Begin at the line containing "set_input_delay 0 -clock" in the entries below and end at the line containing "logic [RW-1:0] row [NG];"; transcribe that range exactly and nothing outside it.

== Extracted entries

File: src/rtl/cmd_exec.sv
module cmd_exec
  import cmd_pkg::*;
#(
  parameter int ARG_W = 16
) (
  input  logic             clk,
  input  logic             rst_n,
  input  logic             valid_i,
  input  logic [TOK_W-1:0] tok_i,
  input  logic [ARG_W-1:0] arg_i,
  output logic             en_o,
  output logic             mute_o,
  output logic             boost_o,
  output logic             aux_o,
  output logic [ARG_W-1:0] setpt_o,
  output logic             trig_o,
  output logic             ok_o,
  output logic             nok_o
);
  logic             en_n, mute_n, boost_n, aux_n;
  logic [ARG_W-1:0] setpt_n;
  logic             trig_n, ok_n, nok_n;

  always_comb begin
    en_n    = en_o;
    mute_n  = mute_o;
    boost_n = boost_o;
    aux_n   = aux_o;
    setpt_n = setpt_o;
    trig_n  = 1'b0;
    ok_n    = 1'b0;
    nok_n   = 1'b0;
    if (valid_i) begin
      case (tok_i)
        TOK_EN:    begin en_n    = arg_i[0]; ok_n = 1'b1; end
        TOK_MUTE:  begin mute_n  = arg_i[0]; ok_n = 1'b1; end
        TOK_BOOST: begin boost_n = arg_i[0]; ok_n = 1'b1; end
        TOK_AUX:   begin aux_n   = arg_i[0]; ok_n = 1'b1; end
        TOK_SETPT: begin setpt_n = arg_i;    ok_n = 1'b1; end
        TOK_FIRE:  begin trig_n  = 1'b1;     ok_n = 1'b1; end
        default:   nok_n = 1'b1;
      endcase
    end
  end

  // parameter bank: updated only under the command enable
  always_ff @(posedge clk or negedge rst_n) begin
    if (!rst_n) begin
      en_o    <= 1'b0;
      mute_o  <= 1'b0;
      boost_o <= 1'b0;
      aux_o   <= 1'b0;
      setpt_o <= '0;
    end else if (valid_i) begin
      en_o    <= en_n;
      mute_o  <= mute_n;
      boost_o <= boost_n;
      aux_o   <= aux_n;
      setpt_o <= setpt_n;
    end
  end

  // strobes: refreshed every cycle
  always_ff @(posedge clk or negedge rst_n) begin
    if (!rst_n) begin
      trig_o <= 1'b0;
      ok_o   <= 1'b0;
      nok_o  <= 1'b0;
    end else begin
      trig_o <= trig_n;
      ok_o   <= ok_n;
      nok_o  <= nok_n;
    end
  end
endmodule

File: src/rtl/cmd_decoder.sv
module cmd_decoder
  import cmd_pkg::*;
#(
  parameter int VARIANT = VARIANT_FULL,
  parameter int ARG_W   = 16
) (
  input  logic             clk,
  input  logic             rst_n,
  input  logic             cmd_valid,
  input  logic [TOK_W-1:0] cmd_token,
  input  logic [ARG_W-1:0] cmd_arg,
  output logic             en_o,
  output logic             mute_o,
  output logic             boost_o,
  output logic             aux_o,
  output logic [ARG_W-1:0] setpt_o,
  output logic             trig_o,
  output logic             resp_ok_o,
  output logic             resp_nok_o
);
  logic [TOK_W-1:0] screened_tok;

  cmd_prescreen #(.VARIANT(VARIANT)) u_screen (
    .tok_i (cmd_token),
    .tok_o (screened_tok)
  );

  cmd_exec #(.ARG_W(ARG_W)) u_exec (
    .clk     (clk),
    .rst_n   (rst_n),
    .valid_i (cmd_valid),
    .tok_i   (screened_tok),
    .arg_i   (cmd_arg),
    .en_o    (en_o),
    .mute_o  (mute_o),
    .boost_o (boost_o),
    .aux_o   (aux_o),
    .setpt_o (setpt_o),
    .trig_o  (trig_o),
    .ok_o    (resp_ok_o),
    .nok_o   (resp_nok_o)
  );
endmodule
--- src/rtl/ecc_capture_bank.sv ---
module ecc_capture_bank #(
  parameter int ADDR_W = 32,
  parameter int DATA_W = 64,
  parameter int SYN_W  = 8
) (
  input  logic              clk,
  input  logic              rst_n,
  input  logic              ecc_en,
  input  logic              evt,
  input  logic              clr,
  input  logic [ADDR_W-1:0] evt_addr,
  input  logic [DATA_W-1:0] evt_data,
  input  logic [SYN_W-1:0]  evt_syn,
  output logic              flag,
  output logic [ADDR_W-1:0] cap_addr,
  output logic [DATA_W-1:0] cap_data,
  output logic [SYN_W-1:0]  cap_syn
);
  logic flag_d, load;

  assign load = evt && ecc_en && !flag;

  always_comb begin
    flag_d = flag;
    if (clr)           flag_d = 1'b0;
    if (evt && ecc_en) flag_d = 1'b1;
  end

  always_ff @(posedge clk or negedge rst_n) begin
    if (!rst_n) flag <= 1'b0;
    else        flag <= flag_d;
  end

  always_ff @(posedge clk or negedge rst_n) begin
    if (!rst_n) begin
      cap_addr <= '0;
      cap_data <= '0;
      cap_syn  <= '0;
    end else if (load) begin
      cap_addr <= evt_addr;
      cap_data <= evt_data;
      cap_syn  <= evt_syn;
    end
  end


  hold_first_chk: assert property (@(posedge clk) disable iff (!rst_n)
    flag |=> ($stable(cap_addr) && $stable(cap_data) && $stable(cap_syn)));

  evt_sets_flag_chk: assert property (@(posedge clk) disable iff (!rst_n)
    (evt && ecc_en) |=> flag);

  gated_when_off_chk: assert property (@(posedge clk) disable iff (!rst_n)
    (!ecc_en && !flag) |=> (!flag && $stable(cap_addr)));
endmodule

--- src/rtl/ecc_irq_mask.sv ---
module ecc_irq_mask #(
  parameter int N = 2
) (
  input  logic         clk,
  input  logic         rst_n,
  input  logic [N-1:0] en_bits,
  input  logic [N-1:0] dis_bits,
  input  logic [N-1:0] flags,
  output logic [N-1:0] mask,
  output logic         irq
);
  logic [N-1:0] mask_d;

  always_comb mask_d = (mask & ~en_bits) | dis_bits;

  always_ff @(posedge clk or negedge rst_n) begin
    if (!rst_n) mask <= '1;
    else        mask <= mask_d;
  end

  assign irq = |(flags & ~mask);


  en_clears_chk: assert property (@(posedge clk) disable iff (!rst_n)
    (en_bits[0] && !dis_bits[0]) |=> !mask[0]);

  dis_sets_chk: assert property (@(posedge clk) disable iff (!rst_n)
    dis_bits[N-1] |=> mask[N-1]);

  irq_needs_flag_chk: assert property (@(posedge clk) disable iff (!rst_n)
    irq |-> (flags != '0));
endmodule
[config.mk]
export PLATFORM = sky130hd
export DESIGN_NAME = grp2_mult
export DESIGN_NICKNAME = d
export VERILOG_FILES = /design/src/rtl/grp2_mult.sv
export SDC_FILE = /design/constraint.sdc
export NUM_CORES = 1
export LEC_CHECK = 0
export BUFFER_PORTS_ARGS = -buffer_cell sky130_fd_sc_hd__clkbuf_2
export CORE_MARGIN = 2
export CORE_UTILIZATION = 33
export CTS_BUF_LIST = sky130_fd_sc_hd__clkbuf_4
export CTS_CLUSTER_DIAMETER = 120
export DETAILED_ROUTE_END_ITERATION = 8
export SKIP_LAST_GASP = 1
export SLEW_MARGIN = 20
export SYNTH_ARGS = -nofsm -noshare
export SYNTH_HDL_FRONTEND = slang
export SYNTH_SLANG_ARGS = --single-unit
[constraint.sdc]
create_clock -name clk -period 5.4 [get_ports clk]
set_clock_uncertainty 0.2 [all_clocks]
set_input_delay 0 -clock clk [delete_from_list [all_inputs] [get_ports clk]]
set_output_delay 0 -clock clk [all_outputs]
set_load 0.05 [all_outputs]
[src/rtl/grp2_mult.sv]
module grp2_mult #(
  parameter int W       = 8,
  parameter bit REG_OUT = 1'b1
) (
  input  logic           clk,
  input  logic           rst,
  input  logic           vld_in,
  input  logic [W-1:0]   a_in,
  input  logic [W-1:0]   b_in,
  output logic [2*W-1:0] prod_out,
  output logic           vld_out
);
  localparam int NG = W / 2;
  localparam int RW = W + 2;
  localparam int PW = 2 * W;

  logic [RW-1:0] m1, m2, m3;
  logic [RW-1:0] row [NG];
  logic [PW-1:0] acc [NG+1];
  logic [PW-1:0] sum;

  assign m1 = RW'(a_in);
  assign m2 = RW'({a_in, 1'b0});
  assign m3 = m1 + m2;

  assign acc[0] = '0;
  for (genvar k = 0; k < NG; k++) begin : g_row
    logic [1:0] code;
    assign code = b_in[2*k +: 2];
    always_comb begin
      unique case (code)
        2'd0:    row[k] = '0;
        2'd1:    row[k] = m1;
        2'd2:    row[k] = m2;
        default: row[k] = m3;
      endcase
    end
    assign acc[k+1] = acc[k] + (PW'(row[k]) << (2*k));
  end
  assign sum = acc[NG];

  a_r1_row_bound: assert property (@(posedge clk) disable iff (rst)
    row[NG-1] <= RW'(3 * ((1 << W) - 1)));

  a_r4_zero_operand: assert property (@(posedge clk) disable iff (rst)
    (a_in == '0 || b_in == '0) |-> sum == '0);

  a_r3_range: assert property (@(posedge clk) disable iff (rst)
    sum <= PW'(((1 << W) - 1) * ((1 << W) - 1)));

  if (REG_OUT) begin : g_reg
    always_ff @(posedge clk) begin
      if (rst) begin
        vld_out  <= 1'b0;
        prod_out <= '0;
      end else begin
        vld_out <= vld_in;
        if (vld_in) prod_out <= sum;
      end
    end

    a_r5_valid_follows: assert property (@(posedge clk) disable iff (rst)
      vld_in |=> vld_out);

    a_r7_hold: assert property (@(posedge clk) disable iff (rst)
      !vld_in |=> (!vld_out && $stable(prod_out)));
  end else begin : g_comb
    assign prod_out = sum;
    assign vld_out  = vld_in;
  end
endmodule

====

Final answer
set_input_delay 0 -clock clk [delete_from_list [all_inputs] [get_ports clk]]
set_output_delay 0 -clock clk [all_outputs]
set_load 0.05 [all_outputs]
[src/rtl/grp2_mult.sv]
module grp2_mult #(
  parameter int W       = 8,
  parameter bit REG_OUT = 1'b1
) (
  input  logic           clk,
  input  logic           rst,
  input  logic           vld_in,
  input  logic [W-1:0]   a_in,
  input  logic [W-1:0]   b_in,
  output logic [2*W-1:0] prod_out,
  output logic           vld_out
);
  localparam int NG = W / 2;
  localparam int RW = W + 2;
  localparam int PW = 2 * W;

  logic [RW-1:0] m1, m2, m3;
  logic [RW-1:0] row [NG];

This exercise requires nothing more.